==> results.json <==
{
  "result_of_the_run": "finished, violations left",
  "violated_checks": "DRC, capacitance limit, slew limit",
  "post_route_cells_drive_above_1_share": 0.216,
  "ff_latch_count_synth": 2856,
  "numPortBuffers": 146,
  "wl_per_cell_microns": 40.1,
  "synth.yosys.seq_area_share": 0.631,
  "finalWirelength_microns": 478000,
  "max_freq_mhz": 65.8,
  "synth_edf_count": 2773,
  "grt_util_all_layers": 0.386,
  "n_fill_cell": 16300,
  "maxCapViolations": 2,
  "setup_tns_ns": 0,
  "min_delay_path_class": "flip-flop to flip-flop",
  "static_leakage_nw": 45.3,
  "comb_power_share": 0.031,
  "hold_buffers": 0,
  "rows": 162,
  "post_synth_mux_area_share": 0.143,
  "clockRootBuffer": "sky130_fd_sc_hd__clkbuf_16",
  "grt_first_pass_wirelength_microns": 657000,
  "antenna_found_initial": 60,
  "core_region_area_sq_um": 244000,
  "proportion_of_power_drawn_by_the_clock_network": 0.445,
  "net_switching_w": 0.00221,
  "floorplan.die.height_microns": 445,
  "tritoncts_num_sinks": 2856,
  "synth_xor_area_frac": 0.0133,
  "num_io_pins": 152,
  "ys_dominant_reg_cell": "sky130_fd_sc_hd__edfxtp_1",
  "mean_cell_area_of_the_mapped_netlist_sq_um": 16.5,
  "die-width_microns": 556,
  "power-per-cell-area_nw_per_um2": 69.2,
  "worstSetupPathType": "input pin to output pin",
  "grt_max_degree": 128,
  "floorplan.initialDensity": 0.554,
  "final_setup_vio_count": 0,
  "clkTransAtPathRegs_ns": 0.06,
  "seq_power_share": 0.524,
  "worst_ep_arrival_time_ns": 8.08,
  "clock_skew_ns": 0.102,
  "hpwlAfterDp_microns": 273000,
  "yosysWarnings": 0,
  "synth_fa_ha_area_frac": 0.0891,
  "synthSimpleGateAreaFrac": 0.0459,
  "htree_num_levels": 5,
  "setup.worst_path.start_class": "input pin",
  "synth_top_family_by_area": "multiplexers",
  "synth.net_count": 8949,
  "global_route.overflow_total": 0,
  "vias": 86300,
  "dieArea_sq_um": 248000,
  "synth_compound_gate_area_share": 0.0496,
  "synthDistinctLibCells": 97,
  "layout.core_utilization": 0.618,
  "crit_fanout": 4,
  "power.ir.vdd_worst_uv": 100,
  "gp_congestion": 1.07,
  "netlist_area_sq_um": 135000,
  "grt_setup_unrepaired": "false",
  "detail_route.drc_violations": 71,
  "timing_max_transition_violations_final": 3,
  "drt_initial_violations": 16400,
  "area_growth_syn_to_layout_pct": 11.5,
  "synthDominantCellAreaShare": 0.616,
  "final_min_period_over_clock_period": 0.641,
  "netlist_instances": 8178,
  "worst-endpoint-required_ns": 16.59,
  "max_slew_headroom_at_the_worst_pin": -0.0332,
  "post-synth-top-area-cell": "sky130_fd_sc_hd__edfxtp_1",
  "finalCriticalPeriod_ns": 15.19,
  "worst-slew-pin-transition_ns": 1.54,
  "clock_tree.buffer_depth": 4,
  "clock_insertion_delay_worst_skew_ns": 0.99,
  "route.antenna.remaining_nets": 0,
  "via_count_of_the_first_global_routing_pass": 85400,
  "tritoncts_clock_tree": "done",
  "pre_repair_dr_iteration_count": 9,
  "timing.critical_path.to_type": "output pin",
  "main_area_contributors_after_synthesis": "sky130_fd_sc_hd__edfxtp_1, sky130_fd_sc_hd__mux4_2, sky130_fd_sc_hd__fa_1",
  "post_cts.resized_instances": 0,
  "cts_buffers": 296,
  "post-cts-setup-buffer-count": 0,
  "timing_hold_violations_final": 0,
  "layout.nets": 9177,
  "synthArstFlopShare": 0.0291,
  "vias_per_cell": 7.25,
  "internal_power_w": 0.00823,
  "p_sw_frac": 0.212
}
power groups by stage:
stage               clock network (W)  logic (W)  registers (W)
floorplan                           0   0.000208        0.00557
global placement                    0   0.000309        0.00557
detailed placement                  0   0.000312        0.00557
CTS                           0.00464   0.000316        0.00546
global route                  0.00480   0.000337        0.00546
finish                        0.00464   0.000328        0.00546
$ cat src/hw/rtl/gvm_ctrl.sv
// Sequencer: decodes items and walks the voices on a tick
module gvm_ctrl #(
    parameter int MAX_VOICES = gvm_pkg::DEF_MAX_VOICES
) (
    input  logic                     i_clk,
    input  logic                     i_rst_n,
    input  logic                     i_in_valid,
    input  logic [gvm_pkg::CMD_W-1:0] i_in_cmd,
    output logic                     o_in_ready,
    input  gvm_pkg::t_dp_status      i_status,
    output gvm_pkg::t_dp_cmd         o_cmd,
    output logic [((MAX_VOICES > 1) ? $clog2(MAX_VOICES) : 1)-1:0] o_voice
);
    import gvm_pkg::*;

    localparam int VW  = (MAX_VOICES > 1) ? $clog2(MAX_VOICES) : 1;
    localparam int VCW = $clog2(MAX_VOICES + 1);

    t_state         r_state, n_state;
    logic [VCW-1:0] r_voice, n_voice;
    logic [VCW-1:0] r_count, n_count;
    logic [VCW-1:0] eff_count;
    logic           in_xfer;
    t_cmd           cmd;

    assign cmd       = t_cmd'(i_in_cmd);
    assign in_xfer   = i_in_valid && o_in_ready;
    assign eff_count = (32'(i_status.voice_count) > MAX_VOICES) ? VCW'(MAX_VOICES)
                                                                 : VCW'(i_status.voice_count);

    always_ff @(posedge i_clk) begin
        if (!i_rst_n) begin
            r_state <= ST_IDLE;
            r_voice <= '0;
            r_count <= '0;
        end else begin
            r_state <= n_state;
            r_voice <= n_voice;
            r_count <= n_count;
        end
    end

    always_comb begin
        n_state    = r_state;
        n_voice    = r_voice;
        n_count    = r_count;
        o_cmd      = '0;
        o_in_ready = 1'b0;
        case (r_state)
            ST_IDLE: begin
                o_in_ready = 1'b1;
                if (in_xfer) begin
                    case (cmd)
                        CMD_STORE_WRITE: o_cmd.store_we = 1'b1;
                        CMD_VOICE_SET:   o_cmd.pend_we  = 1'b1;
                        CMD_TICK: begin
                            o_cmd.tick_start = 1'b1;
                            n_voice = '0;
                            n_count = eff_count;
                            n_state = (eff_count == '0) ? ST_MIX : ST_LOAD;
                        end
                        default: ;
                    endcase
                end
            end
            ST_LOAD: begin
                if (i_status.restart_due) begin
                    o_cmd.grain_start = 1'b1;
                    n_state = ST_DIV;
                end else begin
                    n_state = ST_RD0;
                end
            end
            ST_DIV: begin
                if (!i_status.div_busy) n_state = ST_RD0;
            end
            ST_RD0: begin
                o_cmd.rd_sel = RD_A0;
                n_state = ST_RD1;
            end
            ST_RD1: begin
                o_cmd.rd_sel  = RD_A1;
                o_cmd.interp0 = 1'b1;
                n_state = ST_MUL0;
            end
            ST_MUL0: begin
                o_cmd.interp1 = 1'b1;
                n_state = ST_MUL1;
            end
            ST_MUL1: begin
                o_cmd.window_mul = 1'b1;
                n_state = ST_ADV;
            end
            ST_ADV: begin
                o_cmd.advance = 1'b1;
                n_voice = r_voice + 1'b1;
                n_state = (r_voice + 1'b1 == r_count) ? ST_MIX : ST_LOAD;
            end
            ST_MIX: begin
                o_cmd.mix = 1'b1;
                n_state = ST_OUT;
            end
            ST_OUT: begin
                // wait for the result register to drain
                if (!i_status.out_full) begin
                    o_cmd.out_load = 1'b1;
                    n_state = ST_IDLE;
                end
            end
            default: n_state = ST_IDLE;
        endcase
    end

    assign o_voice = r_voice[VW-1:0];
endmodule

Task instructions
The lines above that hold the word "stage" should be found and copied out.

Reply
power groups by stage:
stage               clock network (W)  logic (W)  registers (W)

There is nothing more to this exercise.